`src/rtl/pps_mem_pkg.sv`:
```
// Shared definitions for the PPS SRAM front ends:
// state encoding, the default bubble instruction and the external SRAM data width.
package pps_mem_pkg;

    typedef enum logic [2:0] {
        S_IDLE  = 3'd0,
        S_RD_LO = 3'd1,
        S_RD_HI = 3'd2,
        S_VALID = 3'd3,
        S_LATCH = 3'd4
    } mem_state_e;

    localparam int          SRAM_DW      = 16;
    localparam logic [31:0] NOP_WORD_DEF = 32'h0000_0000;

endpackage

```
`src/rtl/pps_wait_cnt.sv`:
```
// Loadable down-counter with a terminal-count flag that paces SRAM wait states.
// When the counter is at zero and enabled, it holds at zero.
module pps_wait_cnt #(
    parameter int CW = 4
) (
    input  logic          clk,
    input  logic          rst,
    input  logic          load_i,
    input  logic [CW-1:0] load_val_i,
    input  logic          en_i,
    output logic          tc_o
);

    logic [CW-1:0] cnt_q;
    logic [CW-1:0] cnt_d;

    // Load takes priority over counting down.
    always_comb begin
        cnt_d = cnt_q;
        if (load_i) begin
            cnt_d = load_val_i;
        end else if (en_i && (cnt_q != {CW{1'b0}})) begin
            cnt_d = cnt_q - {{(CW-1){1'b0}}, 1'b1};
        end else begin
            cnt_d = cnt_q;
        end
    end

    // Count register with synchronous active-low reset.
    always_ff @(posedge clk) begin
        if (!rst) begin
            cnt_q <= {CW{1'b0}};
        end else begin
            cnt_q <= cnt_d;
        end
    end

    assign tc_o = (cnt_q == {CW{1'b0}});

endmodule

```
`src/rtl/pps_imem_sram_ctrl.sv`:
```
// Instruction fetch front end: reads each 32-bit instruction as two half-words from
// an asynchronous 16-bit SRAM and holds the fetch PC until the word is ready.
module pps_imem_sram_ctrl
    import pps_mem_pkg::*;
#(
    parameter int          ADDR_W   = 18,
    parameter int          WAIT_CYC = 2,
    parameter logic [31:0] NOP_WORD = NOP_WORD_DEF
) (
    input  logic               clk,
    input  logic               rst,
    input  logic [31:0]        pc_in,
    input  logic               stomp,
    output logic [31:0]        inst_out,
    output logic               inst_valid,
    output logic               stall,
    output logic [ADDR_W-1:0]  sram_addr,
    input  logic [SRAM_DW-1:0] sram_dq,
    output logic               sram_ce_n,
    output logic               sram_oe_n,
    output logic               sram_we_n,
    output logic               sram_ub_n,
    output logic               sram_lb_n
);

    localparam int          CW      = 4;
    localparam logic [CW-1:0] WAIT_LD = CW'(WAIT_CYC - 1);

    mem_state_e           state_q, state_d;
    logic [ADDR_W-2:0]    addr_q, addr_d;
    logic [SRAM_DW-1:0]   lo_q, lo_d;
    logic [31:0]          word_q, word_d;
    logic                 cnt_load_s;
    logic [CW-1:0]        cnt_val_s;
    logic                 cnt_en_s;
    logic                 cnt_tc_s;
    logic                 unused_pc_s;

    pps_wait_cnt #(.CW(CW)) u_wait_cnt (
        .clk        (clk),
        .rst        (rst),
        .load_i     (cnt_load_s),
        .load_val_i (cnt_val_s),
        .en_i       (cnt_en_s),
        .tc_o       (cnt_tc_s)
    );

    // Next-state logic: sequencing of the two half-word reads and redirect aborts.
    always_comb begin
        state_d    = state_q;
        addr_d     = addr_q;
        lo_d       = lo_q;
        word_d     = word_q;
        cnt_load_s = 1'b0;
        cnt_val_s  = WAIT_LD;
        cnt_en_s   = 1'b0;
        case (state_q)
            S_IDLE, S_LATCH: begin
                addr_d     = pc_in[ADDR_W:2];
                cnt_load_s = 1'b1;
                state_d    = S_RD_LO;
            end
            S_RD_LO: begin
                if (stomp) begin
                    lo_d       = {SRAM_DW{1'b0}};
                    cnt_load_s = 1'b1;
                    cnt_val_s  = {CW{1'b0}};
                    state_d    = S_LATCH;
                end else if (cnt_tc_s) begin
                    lo_d       = sram_dq;
                    cnt_load_s = 1'b1;
                    state_d    = S_RD_HI;
                end else begin
                    cnt_en_s   = 1'b1;
                end
            end
            S_RD_HI: begin
                // A redirect on the final wait cycle still wins over delivery.
                if (stomp) begin
                    lo_d       = {SRAM_DW{1'b0}};
                    cnt_load_s = 1'b1;
                    cnt_val_s  = {CW{1'b0}};
                    state_d    = S_LATCH;
                end else if (cnt_tc_s) begin
                    word_d     = {sram_dq, lo_q};
                    cnt_load_s = 1'b1;
                    cnt_val_s  = {CW{1'b0}};
                    state_d    = S_VALID;
                end else begin
                    cnt_en_s   = 1'b1;
                end
            end
            S_VALID: begin
                state_d = S_LATCH;
            end
            default: begin
                state_d = S_IDLE;
            end
        endcase
    end

    // State and datapath registers with synchronous active-low reset.
    always_ff @(posedge clk) begin
        if (!rst) begin
            state_q <= S_IDLE;
            addr_q  <= {(ADDR_W-1){1'b0}};
            lo_q    <= {SRAM_DW{1'b0}};
            word_q  <= NOP_WORD;
        end else begin
            state_q <= state_d;
            addr_q  <= addr_d;
            lo_q    <= lo_d;
            word_q  <= word_d;
        end
    end

    assign inst_valid = (state_q == S_VALID);
    assign inst_out   = (state_q == S_VALID) ? word_q : NOP_WORD;
    assign stall      = (state_q != S_VALID);
    assign sram_ce_n  = !((state_q == S_RD_LO) || (state_q == S_RD_HI));
    assign sram_oe_n  = sram_ce_n;
    assign sram_ub_n  = sram_ce_n;
    assign sram_lb_n  = sram_ce_n;
    assign sram_we_n  = 1'b1;
    assign sram_addr  = {addr_q, (state_q == S_RD_HI)};

    assign unused_pc_s = ^{pc_in[31:ADDR_W+1], pc_in[1:0]};

endmodule
```
`config.mk`:
```
export PLATFORM = sky130hd
export DESIGN_NAME = pps_imem_sram_ctrl
export DESIGN_NICKNAME = d
export VERILOG_FILES = /design/src/rtl/pps_mem_pkg.sv /design/src/rtl/pps_wait_cnt.sv /design/src/rtl/pps_imem_sram_ctrl.sv
export SDC_FILE = /design/constraint.sdc
export NUM_CORES = 1
export LEC_CHECK = 0
export CAP_MARGIN = 30
export CORE_UTILIZATION = 46
export CTS_CLUSTER_DIAMETER = 30
export CTS_CLUSTER_SIZE = 24
export DETAILED_ROUTE_END_ITERATION = 7
export HOLD_SLACK_MARGIN = 0.15
export PLACE_DENSITY_LB_ADDON = 0.2
export SYNTH_ARGS = -nofsm -noshare
export SYNTH_HDL_FRONTEND = slang
export SYNTH_SLANG_ARGS = --single-unit
```
`constraint.sdc`:
```
create_clock -name clk -period 2.1 [get_ports clk]
set_input_delay 0.315 -clock clk [delete_from_list [all_inputs] [get_ports clk]]
set_output_delay 0.315 -clock clk [all_outputs]
set_load 0.02 [all_outputs]
```
==> flow_summary.toml <==
[outcome]
status = "finished clean"

[clocking]
cts_buffer_depth = 2
htree_levels = 3
cts.sinks = 72
path_clk_slew_ns = 0.07
worst_skew_pair.late_latency_ns = 0.34
cts-root-buf = "clkbuf_8"
numCtsBuffers = 9
cts_setup_buffers = 0
cts_tree = "yes"

[setup_path]
critPathLaunchType = "flop"
required_ns = 1.78
worstSetupEndpoint = "inst_valid"
crit_arrival_ns = 1.63
reg2regPathDepth = 6
critical_path_class = "reg -> out"
r2r_start = "u_wait_cnt.cnt_q[0]"
endpoint_kind = "primary output"
cp_max_fo = 14
startpoint = "state_q[1]"
worst-r2r-setup-slack_ns = 0.35
timing.rr.end = "lo_q[0]"

[min_path]
min_from = "rst"
hp-class = "in -> reg"

[routing]
vias = 2564
top_layer = "met4"
drtPass1Iterations = 4
drt-met1-wl_mm = 3.088
wl_met2_mm = 3.188
initialDrtViolationCount = 99
dr_wl_met3_um = 454
wl_per_cell_um = 13.07
viasPerCell = 4.912
ant_nets = 0
drt_wl_total_mm = 6.822
drcViolationCount = 0

[pwr]
switchingPower_mw = 0.7770
pwr-share-seq_pct = 43.5
internal_power_mw = 2.556
p_per_area_nw_per_um2 = 763.0
power_frac_clock_pct = 42.8
ir_drop_uv = 509.2
switching_share_pct = 23.31
leakage_nw = 1.852
pwr-share-comb_pct = 13.7

[timing]
fin_crit_sh_pct = 92.84
hold_viol = 0
setup_tns_ns = 0
finalCriticalPeriod_ns = 1.950
rsz0062_at_grt = "false"
final-setup-viol-count = 0
drv_slew = 0
fin_skew_ns = 0.005248
fmax_mhz = 512.9

[logic_synthesis]
synth_edf_count = 0
avgSynthCellArea_sq_um = 9.081
syn-num-nets = 406
yosysSeqAreaShare_pct = 44.96
synthArstFlopShare_pct = 0
netlist_area_sq_um = 3206
postSynthCellCount = 353
synth-seq-cells = 72
synth-main-ff-cell = "dfxtp_1"
yosysWarnings = 0
yosysUniqueCellTypes = 41

[layout]
final_common_cell = "nand2_1"
postLayoutCoreUtil_pct = 64.65
area_delta_synth_final_pct = 36.26
finalNetCount = 490
final_cell_mix = "nand2_1 (104), dfxtp_1 (72), clkdlybuf4s50_1 (53)"
drive_above_1_share_pct = 17.42
n_antenna_cell = 0

[die]
core-area_sq_um = 6756
die_w_um = 85.48
fp.dieArea_sq_um = 7307
start_util_pct = 47.44
num_rows = 30
die_y_um = 85.48
pin_count = 108

[place]
dp_hpwl_mm = 4.596
port_buffers = 91
gp_congestion = 0.7771

[grt]
grt_max_degree = 36
grt_pass1_vias = 2508
grt.overflow.total = 0
grt_pass1_wl_mm = 11.49
grt_usage_pct = 19.85
grt_antenna_before_repair = 0

[job]
max-cap-violations = 0
[critical path, stage by stage, from the launching register on]
cell	delay [ns]
dfxtp_1	0.33
nand2_1	0.07
nor2_2	0.09
buf_4	0.19
clkdlybuf4s50_1	0.63
[what timing repair did]
action / CTS / global route
hold buffers: 0 / 0
gates resized for setup: 32 / 6
setup endpoints to repair: 31 / 6
[synth_stat cells, types with 2 or more instances]
| cell type | number | area [sq um] |
|---|---|---|
| a21boi_2 | 30 | 337.8 |
| nor2_1 | 6 | 22.52 |
| dfxtp_1 | 72 | 1441 |
| nand2_1 | 104 | 390.4 |
| inv_1 | 3 | 11.26 |
| clkbuf_1 | 12 | 45.04 |
| a21oi_1 | 5 | 25.02 |
| o31ai_1 | 2 | 15.01 |
| buf_4 | 5 | 37.54 |
| nor2b_1 | 2 | 12.51 |
| a22o_1 | 10 | 87.58 |
| nor2_2 | 2 | 12.51 |
| or3b_2 | 2 | 17.52 |
| buf_6 | 7 | 78.83 |
| buf_2 | 5 | 25.02 |
| o21a_1 | 2 | 15.01 |
| o21ai_0 | 2 | 10.01 |
| a21boi_0 | 19 | 142.6 |
| nor3_1 | 2 | 10.01 |
| and2_1 | 33 | 206.5 |
| a22o_2 | 6 | 60.06 |
| nand3_1 | 2 | 10.01 |
| ha_1 | 2 | 25.02 |
[per-stage QoR]
stage	setup slack (ns)	total power, mW	std cells	area [sq um]	hold slack [ns]
final	0.1504	3.333	522	4368	0.4353
after CTS	0.009455	3.380	522	4353	0.4183
after detailed placement	0.2999	1.951	506	4123	0.4533
after global placement	0.3015	1.944	506	4123	0.4476
after floorplan	0.3882	1.767	353	3206	0.4389
after global routing	0.06571	3.486	522	4368	0.4522
[power groups by stage]
| stage | clock, mW | combinational, mW | sequential (mW) |
|---|---|---|---|
| 2_1_floorplan | 0 | 0.256 | 1.51 |
| 4_1_cts | 1.47 | 0.463 | 1.45 |
| 6_report | 1.43 | 0.457 | 1.45 |
| 5_1_grt | 1.53 | 0.499 | 1.46 |
| 3_5_place_dp | 0 | 0.470 | 1.48 |
| 3_3_place_gp | 0 | 0.465 | 1.48 |
[logic make-up after synthesis]
| family | Yosys count | share of synthesized area, % |
|---|---|---|
| AOI/OAI and AO/OA | 80 | 22.91 |
| buffers and inverters | 32 | 6.167 |
| DFF | 72 | 44.96 |
| and+or+nand+nor | 164 | 24.24 |
| other | 1 | 0.1170 |
| adders and majority gates | 3 | 1.093 |
| xor gates and xnor gates | 1 | 0.5076 |
[metal layers]
layer | track usage [%] | vias up
met2 | 33.82 | 68
met3 | 6.128 | 8
met5 | 0 | -
met1 | 23.35 | 1163
met4 | 7.727 | 0
li1 | - | 1325
[registers in the layout (all words and copies together) (netlist names)]
signal            flops
addr_q               17
lo_q                 16
state_q               3
u_wait_cnt.cnt_q      4
word_q               32
[worst min-delay path by stage]
stage	to	slack, ns	depth (start not counted)
floorplan	word_q[22]	0.44	2
global placement	word_q[22]	0.45	2
detailed placement	word_q[10]	0.45	2
CTS	word_q[22]	0.42	2
global route	word_q[22]	0.45	2
finish	word_q[22]	0.44	2
[area by class of cell]
type / instances / area, sq um
clock inverters: 7 / 142.6
multi-input cells: 249 / 1572
well taps: 80 / 100.1
flip-flops and latches: 72 / 1441
fillers: 585 / 2389
inverters: 3 / 11.26
repair buffers: 102 / 977.2
clock buffers: 9 / 123.9
Note: power is estimated with default switching activity, not from simulation.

**Task details**
Beginning at the line with "dfxtp_1 (72), clkdlybuf4s50_1" and ending at the line with "max-cap-violations = 0", reproduce each line of the data above exactly, and add no other lines.

**The answer**
final_cell_mix = "nand2_1 (104), dfxtp_1 (72), clkdlybuf4s50_1 (53)"
drive_above_1_share_pct = 17.42
n_antenna_cell = 0

[die]
core-area_sq_um = 6756
die_w_um = 85.48
fp.dieArea_sq_um = 7307
start_util_pct = 47.44
num_rows = 30
die_y_um = 85.48
pin_count = 108

[place]
dp_hpwl_mm = 4.596
port_buffers = 91
gp_congestion = 0.7771

[grt]
grt_max_degree = 36
grt_pass1_vias = 2508
grt.overflow.total = 0
grt_pass1_wl_mm = 11.49
grt_usage_pct = 19.85
grt_antenna_before_repair = 0

[job]
max-cap-violations = 0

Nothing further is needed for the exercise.